§ ACTIVITY: Only the count is expected: the number of lines below that contain "layer".

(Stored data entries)
===== src/rtl/hpt_pkg.sv =====
package hpt_pkg;
  localparam int WORD_W = 32;
  localparam int VSID_W = 24;
  localparam int PIDX_W = 16;
  localparam int API_W  = 6;
  localparam int POFS_W = 12;
  localparam int EA_W   = 28;
  localparam int SEG_W  = 27;

  localparam int SEG_KS = 26;
  localparam int SEG_KU = 25;
  localparam int SEG_NX = 24;

  localparam int PTE_V   = 31;
  localparam int PTE_H   = 6;
  localparam int PTE_REF = 8;
  localparam int PTE_CHG = 7;

  typedef enum logic [1:0] {
    ACC_LOAD  = 2'd0,
    ACC_STORE = 2'd1,
    ACC_FETCH = 2'd2,
    ACC_RSVD  = 2'd3
  } acc_e;

  typedef struct packed {
    logic x;
    logic w;
    logic r;
  } perm_t;

  localparam logic [WORD_W-1:0] CODE_NX      = 32'h1000_0000;
  localparam logic [WORD_W-1:0] CODE_MISS_LD = 32'h4000_0000;
  localparam logic [WORD_W-1:0] CODE_MISS_ST = 32'h4200_0000;
  localparam logic [WORD_W-1:0] CODE_PROT_LD = 32'h0800_0000;
  localparam logic [WORD_W-1:0] CODE_PROT_ST = 32'h0A00_0000;
endpackage


===== src/rtl/hpt_hash.sv =====
module hpt_hash
  import hpt_pkg::*;
#(
  parameter int ADDR_W      = 32,
  parameter int GROUP_SHIFT = 6
) (
  input  logic [VSID_W-1:0] vsid_i,
  input  logic [PIDX_W-1:0] pidx_i,
  input  logic              sec_i,
  input  logic [ADDR_W-1:0] base_i,
  input  logic [ADDR_W-1:0] mask_i,
  output logic [ADDR_W-1:0] grp_addr_o,
  output logic [WORD_W-1:0] tag_o
);
  logic [ADDR_W-1:0] hash, hsel, goff;

  always_comb begin
    hash       = ADDR_W'(vsid_i ^ VSID_W'(pidx_i));
    hsel       = sec_i ? ~hash : hash;
    goff       = (hsel << GROUP_SHIFT) & mask_i;
    grp_addr_o = base_i + goff;
    tag_o      = {1'b0, vsid_i, 1'b0, pidx_i[PIDX_W-1 -: API_W]};
  end
endmodule


===== src/rtl/hpt_match.sv =====
module hpt_match
  import hpt_pkg::*;
(
  input  logic [WORD_W-1:0] w0_i,
  input  logic [WORD_W-1:0] tag_i,
  input  logic              sec_i,
  output logic              hit_o
);
  logic [WORD_W-1:0] cmp;

  always_comb begin
    cmp        = w0_i;
    cmp[PTE_V] = 1'b0;
    cmp[PTE_H] = 1'b0;
    hit_o      = w0_i[PTE_V] && (w0_i[PTE_H] == sec_i) && (cmp == tag_i);
  end
endmodule


===== src/rtl/hpt_prot.sv =====
module hpt_prot
  import hpt_pkg::*;
(
  input  logic       key_i,
  input  logic [1:0] pp_i,
  input  logic       nx_i,
  input  acc_e       kind_i,
  output perm_t      perm_o,
  output logic       grant_o
);
  always_comb begin
    perm_o.x = ~nx_i;
    if (!key_i) begin
      perm_o.r = 1'b1;
      perm_o.w = (pp_i != 2'd3);
    end else begin
      perm_o.r = (pp_i != 2'd0);
      perm_o.w = (pp_i == 2'd2);
    end
    unique case (kind_i)
      ACC_STORE: grant_o = perm_o.w;
      ACC_FETCH: grant_o = perm_o.x;
      default:   grant_o = perm_o.r;
    endcase
  end
endmodule


===== src/rtl/hpt_walker.sv =====
module hpt_walker
  import hpt_pkg::*;
#(
  parameter int ADDR_W        = 32,
  parameter int GROUP_ENTRIES = 8
) (
  input  logic              clk_i,
  input  logic              rst_ni,
  input  logic              req_valid_i,
  output logic              req_ready_o,
  input  logic [EA_W-1:0]   req_ea_i,
  input  logic [SEG_W-1:0]  req_seg_i,
  input  logic [1:0]        req_kind_i,
  input  logic              req_user_i,
  input  logic [ADDR_W-1:0] tbl_base_i,
  input  logic [ADDR_W-1:0] tbl_mask_i,
  output logic              mem_req_o,
  output logic              mem_we_o,
  output logic [ADDR_W-1:0] mem_addr_o,
  output logic [WORD_W-1:0] mem_wdata_o,
  input  logic              mem_ack_i,
  input  logic [WORD_W-1:0] mem_rdata_i,
  output logic              rsp_valid_o,
  output logic              rsp_fault_o,
  output logic [WORD_W-1:0] rsp_code_o,
  output logic [WORD_W-1:0] rsp_addr_o,
  output logic [2:0]        rsp_perm_o
);
  localparam int WORD_BYTES  = WORD_W / 8;
  localparam int ENTRY_BYTES = 2 * WORD_BYTES;
  localparam int ENTRY_SHIFT = $clog2(ENTRY_BYTES);
  localparam int GROUP_SHIFT = $clog2(GROUP_ENTRIES * ENTRY_BYTES);
  localparam int IDX_W       = $clog2(GROUP_ENTRIES);
  localparam logic [IDX_W-1:0] IDX_LAST = IDX_W'(GROUP_ENTRIES - 1);

  typedef enum logic [2:0] {S_IDLE, S_RD0, S_RD1, S_WB, S_RSP} state_e;

  state_e            state_q;
  logic [EA_W-1:0]   ea_q;
  logic [VSID_W-1:0] vsid_q;
  logic              nx_q, key_q, sec_q;
  acc_e              kind_q;
  logic [IDX_W-1:0]  idx_q;
  logic [WORD_W-1:0] wdata_q;
  logic              rsp_fault_q;
  logic [WORD_W-1:0] rsp_code_q, rsp_addr_q;
  perm_t             rsp_perm_q;

  logic [ADDR_W-1:0] grp_addr, entry_addr;
  logic [WORD_W-1:0] tag, w1_upd;
  logic              ent_hit, grant;
  perm_t             perm_raw, perm_final;
  acc_e              req_kind;

  assign req_kind = acc_e'(req_kind_i);

  hpt_hash #(.ADDR_W(ADDR_W), .GROUP_SHIFT(GROUP_SHIFT)) u_hash (
    .vsid_i     (vsid_q),
    .pidx_i     (ea_q[EA_W-1:POFS_W]),
    .sec_i      (sec_q),
    .base_i     (tbl_base_i),
    .mask_i     (tbl_mask_i),
    .grp_addr_o (grp_addr),
    .tag_o      (tag)
  );

  hpt_match u_match (
    .w0_i  (mem_rdata_i),
    .tag_i (tag),
    .sec_i (sec_q),
    .hit_o (ent_hit)
  );

  hpt_prot u_prot (
    .key_i   (key_q),
    .pp_i    (mem_rdata_i[1:0]),
    .nx_i    (nx_q),
    .kind_i  (kind_q),
    .perm_o  (perm_raw),
    .grant_o (grant)
  );

  always_comb begin
    entry_addr = grp_addr + (ADDR_W'(idx_q) << ENTRY_SHIFT);
    w1_upd = mem_rdata_i;
    w1_upd[PTE_REF] = 1'b1;
    if (kind_q == ACC_STORE) w1_upd[PTE_CHG] = 1'b1;
    perm_final = perm_raw;
    if (kind_q != ACC_STORE) perm_final.w = 1'b0;
  end

  assign req_ready_o = (state_q == S_IDLE);
  assign mem_req_o   = (state_q == S_RD0) || (state_q == S_RD1) || (state_q == S_WB);
  assign mem_we_o    = (state_q == S_WB);
  assign mem_addr_o  = (state_q == S_RD0) ? entry_addr : entry_addr + ADDR_W'(WORD_BYTES);
  assign mem_wdata_o = wdata_q;
  assign rsp_valid_o = (state_q == S_RSP);
  assign rsp_fault_o = rsp_fault_q;
  assign rsp_code_o  = rsp_code_q;
  assign rsp_addr_o  = rsp_addr_q;
  assign rsp_perm_o  = rsp_perm_q;

  always_ff @(posedge clk_i or negedge rst_ni) begin
    if (!rst_ni) begin
      state_q     <= S_IDLE;
      ea_q        <= '0;
      vsid_q      <= '0;
      nx_q        <= 1'b0;
      key_q       <= 1'b0;
      sec_q       <= 1'b0;
      kind_q      <= ACC_LOAD;
      idx_q       <= '0;
      wdata_q     <= '0;
      rsp_fault_q <= 1'b0;
      rsp_code_q  <= '0;
      rsp_addr_q  <= '0;
      rsp_perm_q  <= '0;
    end else begin
      unique case (state_q)
        S_IDLE: if (req_valid_i) begin
          ea_q   <= req_ea_i;
          vsid_q <= req_seg_i[VSID_W-1:0];
          nx_q   <= req_seg_i[SEG_NX];
          key_q  <= req_user_i ? req_seg_i[SEG_KU] : req_seg_i[SEG_KS];
          kind_q <= req_kind;
          sec_q  <= 1'b0;
          idx_q  <= '0;
          if (req_kind == ACC_FETCH && req_seg_i[SEG_NX]) begin
            rsp_fault_q <= 1'b1;
            rsp_code_q  <= CODE_NX;
            rsp_addr_q  <= '0;
            rsp_perm_q  <= '0;
            state_q     <= S_RSP;
          end else begin
            state_q <= S_RD0;
          end
        end
        S_RD0: if (mem_ack_i) begin
          if (ent_hit) begin
            state_q <= S_RD1;
          end else if (idx_q == IDX_LAST) begin
            idx_q <= '0;
            if (!sec_q) begin
              sec_q <= 1'b1;
            end else begin
              rsp_fault_q <= 1'b1;
              rsp_code_q  <= (kind_q == ACC_STORE) ? CODE_MISS_ST : CODE_MISS_LD;
              rsp_addr_q  <= '0;
              rsp_perm_q  <= '0;
              state_q     <= S_RSP;
            end
          end else begin
            idx_q <= idx_q + 1'b1;
          end
        end
        S_RD1: if (mem_ack_i) begin
          if (!grant) begin
            rsp_fault_q <= 1'b1;
            rsp_code_q  <= (kind_q == ACC_STORE) ? CODE_PROT_ST : CODE_PROT_LD;
            rsp_addr_q  <= '0;
            rsp_perm_q  <= '0;
            state_q     <= S_RSP;
          end else begin
            rsp_fault_q <= 1'b0;
            rsp_code_q  <= '0;
            rsp_addr_q  <= {mem_rdata_i[WORD_W-1:POFS_W], ea_q[POFS_W-1:0]};
            rsp_perm_q  <= perm_final;
            wdata_q     <= w1_upd;
            // history bits already present: skip the write cycle
            state_q     <= (w1_upd != mem_rdata_i) ? S_WB : S_RSP;
          end
        end
        S_WB:  if (mem_ack_i) state_q <= S_RSP;
        S_RSP: state_q <= S_IDLE;
        default: state_q <= S_IDLE;
      endcase
    end
  end

  a_r11_hold_until_ack: assert property (@(posedge clk_i) disable iff (!rst_ni)
    mem_req_o && !mem_ack_i |=> mem_req_o && $stable(mem_addr_o) && $stable(mem_we_o)
                                && $stable(mem_wdata_o));

  a_r12_single_pulse: assert property (@(posedge clk_i) disable iff (!rst_ni)
    rsp_valid_o |=> !rsp_valid_o);

  a_r9_no_early_write: assert property (@(posedge clk_i) disable iff (!rst_ni)
    rsp_valid_o && !rsp_fault_o && kind_q != ACC_STORE |-> !rsp_perm_o[1]);

  a_r8_ref_in_writeback: assert property (@(posedge clk_i) disable iff (!rst_ni)
    mem_req_o && mem_we_o |-> mem_wdata_o[PTE_REF]);

  a_r5_nx_fetch: assert property (@(posedge clk_i) disable iff (!rst_ni)
    rsp_valid_o && kind_q == ACC_FETCH && nx_q |-> rsp_fault_o && rsp_code_o == CODE_NX);

  a_r7_fault_has_code: assert property (@(posedge clk_i) disable iff (!rst_ni)
    rsp_valid_o |-> rsp_fault_o == (rsp_code_o != '0));
endmodule


===== config.mk =====
export PLATFORM = sky130hd
export DESIGN_NAME = hpt_walker
export DESIGN_NICKNAME = d
export VERILOG_FILES = /design/src/rtl/hpt_pkg.sv /design/src/rtl/hpt_hash.sv /design/src/rtl/hpt_match.sv /design/src/rtl/hpt_prot.sv /design/src/rtl/hpt_walker.sv
export SDC_FILE = /design/constraint.sdc
export NUM_CORES = 1
export LEC_CHECK = 0
export ABC_AREA = 1
export BUFFER_PORTS_ARGS = -buffer_cell sky130_fd_sc_hd__buf_2
export CORE_MARGIN = 2
export CORE_UTILIZATION = 38
export CTS_BUF_LIST = sky130_fd_sc_hd__clkbuf_4 sky130_fd_sc_hd__clkbuf_8
export CTS_CLUSTER_SIZE = 10
export DETAILED_ROUTE_END_ITERATION = 16
export GPL_TIMING_DRIVEN = 0
export HOLD_SLACK_MARGIN = 0.12
export SLEW_MARGIN = 20
export SYNTH_ARGS = -nofsm -noshare
export SYNTH_HDL_FRONTEND = slang
export SYNTH_SLANG_ARGS = --single-unit

===== constraint.sdc =====
create_clock -name clk_i -period 7 [get_ports clk_i]
set_input_delay 1.05 -clock clk_i [delete_from_list [all_inputs] [get_ports clk_i]]
set_output_delay 1.05 -clock clk_i [all_outputs]
set_load 0.05 [all_outputs]

# [Word level (Yosys, flattened, before mapping)]
# Index checks and enable logic that the tools add are counted.
[word_totals] ff_bits=163 latch_bits=0 mem_bits_rw=0 romBits=0 output_inout_bits=136 wordCells=128 memories=0
[classes] addsub=4 mul=0 n_div=0 n_lt_le_gt_ge=0 n_eq_ne=24 n_shift=0 muxes=66 n_bitwise=4 n_reduce_logical=15
[ops] cell="32-bit 2-to-1 mux" n=16
[ops] cell="32-bit case mux with 3 select lines" n=2
[ops] cell="26-bit 2-to-1 mux" n=3
[ops] cell="3-bit 2-to-1 mux" n=22
[ops] cell="32-bit by 3-bit adder with 32-bit output (second input constant)" n=1
[ops] cell="32-bit adder" n=1
[ops] cell="32-bit by 6-bit adder with 32-bit output" n=1
[ops] cell="32-bit AND" n=1
[ops] cell="30-bit == test" n=1
[ops] cell="28-bit 2-to-1 mux" n=1
[ops] cell="26-bit inverter" n=1
[ops] cell="24-bit by 16-bit bitwise XOR with 24-bit output" n=1
[ops] cell="1-bit 2-to-1 mux" n=15
[ops] cell="2-bit != test (second input constant)" n=6
[ops] cell="3-bit case mux with 4 select lines" n=1
[ops] cell="3-bit case mux with 3 select lines" n=1
[ops] cell="2-bit by 1-bit != test with 1-bit output (second input constant)" n=4
[ops] cell="8-bit AND reduction" n=1
[ops] cell="2-bit == test (second input constant)" n=3
[ops] cell="3-bit by 2-bit == test with 1-bit output (second input constant)" n=2
[ops] cell="3-bit == test (second input constant)" n=2
[ops] cell="3-bit case mux with 2 select lines" n=1
[ops] cell="6-bit AND reduction" n=1
[ops] cell="5-bit AND reduction" n=1
[ops] cell="19 further kinds" n=24

# [Longest topological paths before layout]
[depth] word_depth=8 ltp_mapped=23 ltp_nobuf=22

# [Cells and area by module]
# A second synthesis with hierarchy kept.
[unflattened] cells_unflattened=1717 area_unflattened_um2=11000.6
[by_module_without_submodules] module="hpt_walker" instances=1 cells_per_inst=1036 area_each_um2=7557.2 seq_area_each_um2=3378.2
[by_module_without_submodules] module="hpt_hash" instances=1 cells_per_inst=488 area_each_um2=2690.1 seq_area_each_um2=0.0
[by_module_without_submodules] module="hpt_match" instances=1 cells_per_inst=177 area_each_um2=669.4 seq_area_each_um2=0.0
[by_module_without_submodules] module="hpt_prot" instances=1 cells_per_inst=16 area_each_um2=83.8 seq_area_each_um2=0.0

# [Worst setup path after synthesis]
# OpenSTA, ideal clock, no wires.
[synth_path] path_type="input-to-output" startpoint="in tbl_base_i[3]" endpoint="out mem_addr_o[13]" arrival_time_ns=3.598 required_ns=5.950 path_slack_ns=2.352 stages=16 path_buffers=0 path_cell_list="ha_1 -> inv_1 -> fa_1 -> inv_1 -> nand3_1 -> nand2_2 -> nand2_1 -> nand2_2 -> inv_2 -> nor2_2 -> nand3_1 -> nor2_2 -> inv_1 -> nor3_1 -> nand2_1 -> xnor2_1"
[synth_between] elab_chain_len=4
[synth_rtl] item="start: declaration" line="hpt_walker.sv:15" source="input logic [ADDR_W-1:0] tbl_base_i,"
[synth_rtl] item="32-bit adder (*)" line="hpt_hash.sv:21" source="grp_addr_o = base_i + goff;"
[synth_rtl] item="32-bit by 6-bit adder with 32-bit output (*)" line="hpt_walker.sv:84" source="entry_addr = grp_addr + (ADDR_W'(idx_q) << ENTRY_SHIFT);"
[synth_rtl] item="32-bit by 3-bit adder with 32-bit output" line="hpt_walker.sv:95" source="assign mem_addr_o = (state_q == S_RD0) ? entry_addr : entry_addr + ADDR_W'(WORD_BYTES);"
[synth_rtl] item="32-bit 2-to-1 mux (*)" line="hpt_walker.sv:95"
[synth_rtl] item="end: declaration" line="hpt_walker.sv:19" source="output logic [ADDR_W-1:0] mem_addr_o,"
# Mark *: on every way between the ends. The rest lies on a longest branch, timed or not.

# [Final worst setup path]
[layout_path] startpoint="reg sec_q" endpoint="out mem_addr_o[27]"
[layout_between] elab_chain_len=6
[layout_rtl] item="start: declaration" line="hpt_walker.sv:41" source="logic nx_q, key_q, sec_q;"
[layout_rtl] item="start signal: assignment" line="hpt_walker.sv:110" source="sec_q <= 1'b0;"
[layout_rtl] item="start signal: assignment" line="hpt_walker.sv:126" source="sec_q <= 1'b0;"
[layout_rtl] item="start signal: assignment" line="hpt_walker.sv:144" source="sec_q <= 1'b1;"
[layout_rtl] item="26-bit 2-to-1 mux (*)" line="hpt_hash.sv:19" source="hsel = sec_i ? ~hash : hash;"
[layout_rtl] item="32-bit AND (*)" line="hpt_hash.sv:20" source="goff = (hsel << GROUP_SHIFT) & mask_i;"
[layout_rtl] item="32-bit adder (*)" line="hpt_hash.sv:21"
[layout_rtl] item="32-bit by 6-bit adder with 32-bit output (*)" line="hpt_walker.sv:84"
[layout_rtl] item="32-bit by 3-bit adder with 32-bit output" line="hpt_walker.sv:95"
[layout_rtl] item="32-bit 2-to-1 mux (*)" line="hpt_walker.sv:95"
# Marked as above.

==> metrics.md <==
| Metric | Value |
|---|---|
| Hold-fix buffers at CTS | `0` |
| DIE AREA | `~27,000 sq um` |
| CTS root buf | `clkbuf_8` |
| Mean post-synth cell area | `6.69 sq um` |
| Data arrival time of the critical path | `~4200 ps` |
| Peak Freq | `approximately 0.19 GHz` |
| # rows | `58` |
| Switching part of the total | `0.560` |
| Die Y | `between 150 and 200 um` |
| Post-CTS Setup Bufs | `0` |
| Largest net degree at the start of global routing | `79` |
| Worst hold path type | `flop to flop` |
| Post-synthesis cell count | `between 1,000 and 1,500` |
| CTS tree | `built` |
| Deepest clock path buffer count | `2` |
| Setup ws final | `approximately 1800 ps` |
| CTS buffer count | `17` |
| CTS Sinks | `135` |
| Number of global-route vias before repair | `around 9,500` |
| Register area | `3380 sq um` |
| Post-synthesis async set-or-reset flop share | `1.00` |
| Final Hold Fails | `0` |
| H-Tree Depth | `4` |
| Initial DRC Count | `between 500 and 600` |
| Starting density of the core | `0.386` |
| Primary FF master, synth | `dfrtp_1` |
| Skew final | `approximately 16 ps` |
| Synth unique cells | `37` |
| Power Density | `432 nW/um^2` |
| Post-DP HPWL | `about 27 mm` |
| Clock latency on the worst-skew pair | `between 400 and 500 ps` |
| P_leak | `~7 nW` |
| Layout area overhead | `23.1%` |
| Share of cells above drive strength 1 | `0.229` |
| Crit path kind | `flop to primary output` |
| Placeable Area | `about 25,000 sq um` |
| Syn. warnings | `0` |
| Sequential power share | `0.234` |
| Crit path launch type | `flop` |
| Worst Max-Slew Pin Slew | `slightly above 600 ps` |
| Routability cong. | `roughly 0.9` |
| Met3 WL | `2.24 mm` |
| Tmin final | `5240 ps` |
| Pre-CTS setup slack | `between 2000 and 2500 ps` |
| Crit Path Max Fanout | `10` |
| Wire per inst | `15.6 um` |
| GR Overflow Total | `0` |
| Worst hold slack | `474 ps` |
| Port Buf Inserts | `257` |
| Status | `completed` |
| Switching power | `a little under 0.003 W` |
| Drt via density | `between 4 and 5` |
| Synthesized cell area | `around 9700 sq um` |
| Post-DRT Antenna Nets | `0` |
| Critical path required time | `5950 ps` |
| CTS clk-pin slew, worst paths | `~80 ps` |
| IO Pins | `294` |
| Max-Cap Viols | `0` |
| Highest metal used | `met5` |
| Total Wirelength | `around 33 mm` |
| Vias | `between 9,000 and 10,000` |
| Setup-failing EPs final | `0` |
| VDD IR max | `between 0.0003 and 0.0004 V` |
| Gr usage total | `0.246` |
| Setup crit end kind | `primary output` |
| Synthesized flop and latch total | `135` |
| Met2 Routed Length | `around 16 mm` |
| Area occupied by multi-input gates | `around 5200 sq um` |
| Initial antenna violation count | `11` |
| Fill count | `approximately 2,700` |
| Comb pwr share | `0.638` |
| Nets@finish | `1,946` |
| Met1 WL | `13.5 mm` |
| EDFF count, synth | `0` |
| Slew headroom | `0.587` |
| DRC Markers | `0` |
| Max-slew violations | `0` |
| Clk network pwr share | `0.129` |
| RSZ-0062 raised after global routing | `no` |
| Setup total negative slack | `0 ps` |
| Post_cts resized | `0` |
| Drt first pass iters | `5` |
| Internal power | `around 0.0023 W` |
| First-pass GRT wire length | `50.4 mm` |
| Post-synthesis sequential area ratio | `0.348` |
| Die width | `approximately 160 um` |
| Period utilization | `0.749` |
flip-flops by register name, summed over array words and instances, names as in the netlist, 2 cells and up:
register	cells
ea_q	28
idx_q	3
kind_q	2
mem_wdata_o	32
rsp_addr_o	32
rsp_code_o	4
rsp_perm_o	3
state_q	3
vsid_q	24
cells in the mapped netlist, types with 3 or more instances:
cell | n | share of area
and2_1 | 4 | 0.0026
inv_2 | 13 | 0.0050
buf_4 | 30 | 0.023
o211ai_1 | 4 | 0.0031
nand2_2 | 26 | 0.017
inv_1 | 215 | 0.083
nor2_1 | 92 | 0.036
clkbuf_1 | 19 | 0.0074
nand3_1 | 61 | 0.031
xor2_1 | 40 | 0.036
nand4_1 | 17 | 0.011
nand2_1 | 528 | 0.20
nor2_4 | 8 | 0.0093
o22ai_1 | 17 | 0.011
o21ai_0 | 95 | 0.049
nor2_2 | 17 | 0.011
xnor2_1 | 23 | 0.021
nor3_1 | 6 | 0.0031
nand3_2 | 9 | 0.0093
buf_2 | 8 | 0.0041
a21oi_1 | 29 | 0.015
ha_1 | 33 | 0.043
nand2_4 | 3 | 0.0035
dfrtp_1 | 135 | 0.35
power by group through the flow:
stage | logic (W) | registers, W | clock network (W)
detailed placement | 0.00330 | 0.00122 | 0
CTS | 0.00331 | 0.00121 | 0.000669
finish | 0.00329 | 0.00121 | 0.000663
global placement | 0.00326 | 0.00122 | 0
floorplan | 0.00233 | 0.00132 | 0
global route | 0.00365 | 0.00124 | 0.000698
cell type report:
| cell class | instances | share of cell area |
|---|---|---|
| tap | 330 | 0.0346 |
| timing repair buffer | 258 | 0.111 |
| clock buffer | 20 | 0.0230 |
| buffer | 59 | 0.0288 |
| sequential | 135 | 0.283 |
| clock inverter | 11 | 0.0104 |
| antenna | 3 | 0.000628 |
| inverter | 229 | 0.0719 |
| multi-input combinational | 1054 | 0.437 |
per-stage QoR:
step | std cells | utilization | power, W | instance area [sq um]
floorplan | 1477 | - | 0.00365 | 9800
global placement | 2064 | 0.458 | 0.00447 | 11500
detailed placement | 2065 | 0.460 | 0.00452 | 11500
CTS | 2096 | 0.476 | 0.00518 | 11900
global route | 2097 | 0.476 | 0.00559 | 11900
finish | 2099 | 0.476 | 0.00516 | 11900
routing by layer:
layer / GRT usage / vias to the layer above
met5: 0 / -
met4: 0.0817 / 12
met3: 0.0619 / 58
met2: 0.436 / 280
met1: 0.291 / 4428
li1: - / 5024
cells by family after synthesis:
| group | synth area share |
|---|---|
| compound gates | 0.0850 |
| xor+xnor | 0.0569 |
| fa+ha+maj | 0.0446 |
| buf+inv | 0.124 |
| flops | 0.348 |
| other cells | 0.000386 |
| simple gates | 0.341 |
placed cells by master, fill, tap and decap left out, types with 3 or more instances in the layout:
cell | netlist | routed
a21oi_1 | 29 | 29
and2_1 | 4 | 4
nor2_4 | 8 | 8
diode_2 | 0 | 3
clkinv_2 | 0 | 3
xor2_1 | 40 | 40
buf_2 | 8 | 264
clkinvlp_4 | 0 | 3
xnor2_1 | 23 | 23
nand3_2 | 9 | 9
conb_1 | 1 | 28
dfrtp_1 | 135 | 135
nand2_4 | 3 | 3
nand2_2 | 26 | 26
buf_4 | 30 | 30
nor2_2 | 17 | 17
nor3_1 | 6 | 6
nand4_1 | 17 | 17
nand3_1 | 61 | 61
nor2_1 | 92 | 92
o22ai_1 | 17 | 17
clkbuf_8 | 0 | 20
clkbuf_1 | 19 | 19
inv_1 | 215 | 215
inv_2 | 13 | 13
ha_1 | 33 | 33
o21ai_0 | 95 | 95
o211ai_1 | 4 | 4
nand2_1 | 528 | 528
critical path, stage by stage, from the launching register on:
cell     delay, ps
dfrtp_1        310
buf_2          280
buf_1          530
xor2_1         360
nor2_1          80
ha_1           400
nand2_1        140
nor2_1         190
and2_1         190
nand4_1        150
nand4_1        130
nand2_1        140
nor2_1         180
nand2_1        110
nor2_1         130
nand2_1         60
nand2_1         60
nand2_1         50
inv_1           40
buf_2          250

§ SOLUTION FOR THIS TASK: 2